Feature Extraction Package for Biological Sequences Based on Mathematical Descriptors
Home • Key Features • List of files • Dependencies • Installing • How To Use • Citation
Preprocessing
Before executing any method in this package, it is necessary to run a pre-processing script, to eliminate any noise from the sequences (e.g., other letters as: N, K …,). To use this script, follow the example below:
Important: This package only accepts sequence files in Fasta format as input to the methods.

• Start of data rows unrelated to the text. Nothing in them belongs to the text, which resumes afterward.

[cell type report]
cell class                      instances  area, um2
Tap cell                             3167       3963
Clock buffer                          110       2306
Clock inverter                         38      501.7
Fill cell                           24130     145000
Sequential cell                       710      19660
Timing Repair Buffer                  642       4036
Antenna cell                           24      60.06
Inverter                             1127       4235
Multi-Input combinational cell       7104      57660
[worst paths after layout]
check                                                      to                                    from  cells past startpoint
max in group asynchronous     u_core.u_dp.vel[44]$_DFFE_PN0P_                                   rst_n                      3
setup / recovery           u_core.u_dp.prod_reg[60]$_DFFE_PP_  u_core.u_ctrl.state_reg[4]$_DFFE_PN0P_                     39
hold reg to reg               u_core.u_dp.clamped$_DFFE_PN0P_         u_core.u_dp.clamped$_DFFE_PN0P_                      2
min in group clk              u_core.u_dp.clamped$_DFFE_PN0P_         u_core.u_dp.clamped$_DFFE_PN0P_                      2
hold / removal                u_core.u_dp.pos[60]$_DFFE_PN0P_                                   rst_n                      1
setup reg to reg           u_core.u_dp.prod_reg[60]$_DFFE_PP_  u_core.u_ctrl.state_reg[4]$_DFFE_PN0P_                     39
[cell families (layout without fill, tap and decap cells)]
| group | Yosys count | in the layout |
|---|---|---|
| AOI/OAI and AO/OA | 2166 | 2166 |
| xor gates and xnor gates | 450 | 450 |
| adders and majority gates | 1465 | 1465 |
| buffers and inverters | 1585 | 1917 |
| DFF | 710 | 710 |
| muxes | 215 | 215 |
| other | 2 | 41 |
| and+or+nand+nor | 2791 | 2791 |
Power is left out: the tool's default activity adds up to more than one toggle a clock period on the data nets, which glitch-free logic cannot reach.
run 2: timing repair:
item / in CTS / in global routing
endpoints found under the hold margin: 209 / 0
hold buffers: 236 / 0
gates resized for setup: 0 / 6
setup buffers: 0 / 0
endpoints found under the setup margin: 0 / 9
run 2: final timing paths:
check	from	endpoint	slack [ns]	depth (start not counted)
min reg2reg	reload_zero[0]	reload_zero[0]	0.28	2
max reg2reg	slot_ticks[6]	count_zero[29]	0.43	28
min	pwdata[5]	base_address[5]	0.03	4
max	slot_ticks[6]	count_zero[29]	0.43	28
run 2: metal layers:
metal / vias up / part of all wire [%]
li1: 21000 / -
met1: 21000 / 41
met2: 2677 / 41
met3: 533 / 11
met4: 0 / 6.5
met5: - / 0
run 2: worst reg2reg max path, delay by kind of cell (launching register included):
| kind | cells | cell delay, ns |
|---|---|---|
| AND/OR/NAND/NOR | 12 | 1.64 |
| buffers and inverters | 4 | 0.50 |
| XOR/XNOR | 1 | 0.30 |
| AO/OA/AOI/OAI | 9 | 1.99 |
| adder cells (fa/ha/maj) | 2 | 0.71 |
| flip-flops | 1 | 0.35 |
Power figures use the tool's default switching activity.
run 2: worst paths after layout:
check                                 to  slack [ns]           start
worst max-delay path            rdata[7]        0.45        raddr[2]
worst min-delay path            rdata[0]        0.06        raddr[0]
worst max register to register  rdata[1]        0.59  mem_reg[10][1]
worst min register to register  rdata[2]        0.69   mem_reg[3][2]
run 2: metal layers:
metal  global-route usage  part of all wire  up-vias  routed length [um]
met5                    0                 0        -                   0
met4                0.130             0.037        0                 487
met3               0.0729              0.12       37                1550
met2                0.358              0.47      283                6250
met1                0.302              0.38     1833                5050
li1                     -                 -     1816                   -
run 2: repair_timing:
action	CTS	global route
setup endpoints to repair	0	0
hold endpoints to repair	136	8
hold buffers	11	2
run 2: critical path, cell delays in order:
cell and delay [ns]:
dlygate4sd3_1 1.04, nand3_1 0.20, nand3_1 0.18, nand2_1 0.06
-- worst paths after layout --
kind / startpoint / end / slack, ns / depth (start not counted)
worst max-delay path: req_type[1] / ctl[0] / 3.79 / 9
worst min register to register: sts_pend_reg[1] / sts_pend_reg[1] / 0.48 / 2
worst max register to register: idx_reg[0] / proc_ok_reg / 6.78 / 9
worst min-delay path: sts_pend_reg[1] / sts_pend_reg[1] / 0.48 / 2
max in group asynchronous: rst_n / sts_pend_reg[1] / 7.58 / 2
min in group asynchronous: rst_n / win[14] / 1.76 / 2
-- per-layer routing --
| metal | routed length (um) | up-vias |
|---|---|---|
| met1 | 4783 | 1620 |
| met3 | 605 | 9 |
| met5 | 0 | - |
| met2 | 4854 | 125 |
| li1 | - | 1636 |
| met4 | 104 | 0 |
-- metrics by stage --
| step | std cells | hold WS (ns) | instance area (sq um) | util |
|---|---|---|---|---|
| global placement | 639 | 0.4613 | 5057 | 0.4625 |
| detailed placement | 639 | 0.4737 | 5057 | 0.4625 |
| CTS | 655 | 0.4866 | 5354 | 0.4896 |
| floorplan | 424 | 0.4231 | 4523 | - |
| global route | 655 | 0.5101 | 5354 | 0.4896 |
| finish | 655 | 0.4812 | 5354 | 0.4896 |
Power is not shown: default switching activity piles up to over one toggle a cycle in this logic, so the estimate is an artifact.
**config.mk**
```make
export PLATFORM = sky130hd
export DESIGN_NAME = swcp_exc
export DESIGN_NICKNAME = d
export VERILOG_FILES = /design/src/design/sliding_window_capacity_penalty_core_macros.svh /design/src/design/swcp_pkg.sv /design/src/design/swcp_exc.sv
export SDC_FILE = /design/constraint.sdc
export NUM_CORES = 1
export LEC_CHECK = 0
export BUFFER_PORTS_ARGS = -buffer_cell sky130_fd_sc_hd__buf_2
export CELL_PAD_IN_SITES_DETAIL_PLACEMENT = 1
export CELL_PAD_IN_SITES_GLOBAL_PLACEMENT = 1
export CORE_UTILIZATION = 48
export DETAILED_ROUTE_END_ITERATION = 10
export PLACE_DENSITY = 0.84
export SYNTH_ARGS = -nofsm -noshare
export SYNTH_HDL_FRONTEND = slang
export SYNTH_SLANG_ARGS = --single-unit
```
**constraint.sdc**
```tcl
create_clock -name clk -period 10.5 [get_ports clk]
set_input_delay 0.525 -clock clk [delete_from_list [all_inputs] [get_ports clk]]
set_output_delay 0.525 -clock clk [all_outputs]
set_load 0.01 [all_outputs]
```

To run the tool (Example): $ python3.7 preprocessing/preprocessing.py -i input -o output
Where:
-h = help
-i = Input - Fasta format file, e.g., test.fasta
-o = output - Fasta format file, e.g., output.fasta
Running:
$ python3.7 preprocessing/preprocessing.py -i dataset.fasta -o preprocessing.fasta
Numerical Mapping
This method generates a numerical mapping of all sequence. Essentially, we provide 7 mappings. The theory can be consulted in this article. Nevertheless, this method will generate a vector with the size of the largest sequence. We developed a code that applies everything automatically. Therefore, it is necessary to pass all the classes/labels that will form the dataset. Thereby. to use this model, follow the example below:
To run the code (Example): $ python3.7 methods/MappingClass.py -n number of datasets/labels -o output -r representation
Where:
-h = help
-n = number of datasets/labels
-o = output - CSV format file, e.g., test.csv
-r = representation/mappings, e.g., 1 = Binary, 2 = Z-curve, 3 = Real, 4 = Integer, 5 = EIIP, 6 = Complex Number, 7 = Atomic Number.
Running:
$ python3.7 methods/MappingClass.py -n 2 -o dataset.csv -r 2
Note Input sequences for feature extraction must be in fasta format.
Note This example will generate a csv file with the extracted features.